Wells Fargo, the $294 billion US bank, engaged in a meeting with major global investment management firm Fortress Investment Group and Xapo CEO Wences Casares to potentially start a bitcoin exchange for their clients.
In his book “Digital Gold,” NY Times finance journalist Nathaniel Popper introduced an anecdote in regard to Wells Fargo and Fortress’ joint bitcoin project, which was discussed in 2013 in the New York headquarters of Fortress.
Prior to the demise of Mt Gox, previously the world’s largest bitcoin exchange, bitcoin price was surging at an exponential rate. The market cap of bitcoin continued to set all-time highs, as its price reached $1,120. Mainstream media outlets and analysts created intense hype around bitcoin, which led multi-billion dollar banks and financial institutions to consider bitcoin as a game-changing technology within the realm of finance.
To target younger clients who were interested in investing their money into bitcoin at the time, Wells Fargo and Fortress sat down with prominent investors and finance experts such as Casares to discuss the viability of a business model based on a global bitcoin exchange.
Xapo was yet to be launched during the time executives from Wells Fargo and Fortress were discussing the possibility of launching a bitcoin exchange as a collaborative project. Xapo was launched almost a year later by Casares.
The idea of the Fortress team, which was already looking into potential business models around bitcoin due to the company’s interest in the rapid growth of bitcoin, was to create a regulated bitcoin exchange for US-based customers. With a regulated market, Fortress believed that bitcoin mainstream adoption will spur and the general public will be able to invest in bitcoin with ease, without running in conflict with lawmakers.
An excerpt from Popper’s book read:
“Pete stood up and made his basic pitch to the Wells Fargo team. He explained why the Fortress team was so intrigued by the technology and pointed at the smart people around the table, such as Wences, who had thrown themselves into it. He hinted that Wells Fargo should be keeping up with bitcoin, given the potential for the new network to challenge some of the basic services, like payment networks, that the bank was providing. Pete closed by talking about the lack of an American-based regulated exchange for bitcoin–something that Fortress and wells Fargo could provide together.”
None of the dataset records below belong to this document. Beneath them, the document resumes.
===== src/rtl/pt_walk_pkg.sv =====
package pt_walk_pkg;

  localparam logic [1:0] ACC_READ  = 2'b00;
  localparam logic [1:0] ACC_WRITE = 2'b01;
  localparam logic [1:0] ACC_EXEC  = 2'b10;

  localparam logic [1:0] PERM_NONE = 2'b00;
  localparam logic [1:0] PERM_RO   = 2'b01;
  localparam logic [1:0] PERM_RW   = 2'b10;
  localparam logic [1:0] PERM_XO   = 2'b11;

  typedef enum logic [1:0] {
    WS_OK       = 2'b00,
    WS_NOTVALID = 2'b01,
    WS_PROT     = 2'b10
  } walk_status_e;

  typedef enum logic [1:0] {
    S_IDLE = 2'd0,
    S_MST  = 2'd1,
    S_SEC  = 2'd2,
    S_WB   = 2'd3
  } walk_state_e;

  // Permission decision: one allowed access kind set per permission code.
  function automatic logic perm_allows(input logic [1:0] perm, input logic [1:0] acc);
    logic ok;
    unique case (perm)
      PERM_RO: ok = (acc == ACC_READ);
      PERM_RW: ok = (acc == ACC_READ) || (acc == ACC_WRITE);
      PERM_XO: ok = (acc == ACC_EXEC);
      default: ok = 1'b0;
    endcase
    return ok;
  endfunction

  // Whether an allowed access marks the entry as referenced / modified.
  function automatic logic acc_marks_ref(input logic [1:0] acc);
    return (acc == ACC_READ) || (acc == ACC_WRITE);
  endfunction

  function automatic logic acc_marks_mod(input logic [1:0] acc);
    return (acc == ACC_WRITE);
  endfunction

endpackage


===== src/rtl/pt_va_split.sv =====
module pt_va_split #(
  parameter int MIDX_W = 12,
  parameter int SIDX_W = 8,
  parameter int OFF_W  = 12,
  parameter int PFN_W  = 20,
  localparam int VA_W  = MIDX_W + SIDX_W + OFF_W,
  localparam int PA_W  = PFN_W + OFF_W
) (
  input  logic [VA_W-1:0]  vaddr,
  input  logic [PA_W-1:0]  root_base,
  input  logic [PFN_W-1:0] tbl_frame,
  output logic [PA_W-1:0]  mst_addr,
  output logic [PA_W-1:0]  sec_addr,
  output logic [OFF_W-1:0] page_off
);
  localparam int MSCALE_W = MIDX_W + 2;
  localparam int SSCALE_W = SIDX_W + 2;

  logic [MIDX_W-1:0] midx;
  logic [SIDX_W-1:0] sidx;
  logic [MSCALE_W-1:0] midx_bytes;
  logic [SSCALE_W-1:0] sidx_bytes;

  assign midx     = vaddr[VA_W-1 -: MIDX_W];
  assign sidx     = vaddr[OFF_W +: SIDX_W];
  assign page_off = vaddr[OFF_W-1:0];

  assign midx_bytes = {midx, 2'b00};
  assign sidx_bytes = {sidx, 2'b00};

  assign mst_addr = root_base + PA_W'(midx_bytes);
  assign sec_addr = {tbl_frame, {OFF_W{1'b0}}} + PA_W'(sidx_bytes);
endmodule


===== src/rtl/pt_pte_eval.sv =====
module pt_pte_eval
  import pt_walk_pkg::*;
#(
  parameter int PFN_W  = 20,
  parameter int DATA_W = 32
) (
  input  logic [DATA_W-1:0] pte,
  input  logic [1:0]        acc,
  output logic              pte_valid,
  output logic              allowed,
  output logic [DATA_W-1:0] pte_next,
  output logic              pte_changed,
  output logic [PFN_W-1:0]  pfn
);
  localparam int B_PERM  = PFN_W;
  localparam int B_MOD   = PFN_W + 2;
  localparam int B_REF   = PFN_W + 3;
  localparam int B_VALID = PFN_W + 4;

  logic [1:0] perm;

  assign pfn       = pte[PFN_W-1:0];
  assign perm      = pte[B_PERM +: 2];
  assign pte_valid = pte[B_VALID];
  assign allowed   = perm_allows(perm, acc);

  always_comb begin
    pte_next = pte;
    if (acc_marks_ref(acc)) pte_next[B_REF] = 1'b1;
    if (acc_marks_mod(acc)) pte_next[B_MOD] = 1'b1;
  end

  assign pte_changed = (pte_next != pte);
endmodule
In 2013, the global bitcoin exchange market wasn’t well established and structured. Most traders purchased bitcoin in over-the-counter (OTC) markets or in direct purchases, as regulated bitcoin exchanges weren’t around during the time.
If Wells Fargo and Fotress introduced a fully regulated bitcoin exchange, it would have been the first of its kind. Such infrastructure built by one of the largest banks and financial service providers within the US would have formed a completely different image of bitcoin.
Ultimately, the plan of Wells Fargo and Fotress to introduce a regulated bitcoin exchange fell out, most likely because of the Mt Gox fiasco which crashed the value of bitcoin and led to a long recovery period for bitcoin.
Currently, banks including Wells Fargo are looking into private blockchain technology-based platforms, inspired by Bitcoin. However, blockchain projects are struggling to demonstrate any success or progress. In the future, if blockchain development comes to a halt, there will be a possibility of Wells Fargo pursuing business models around bitcoin.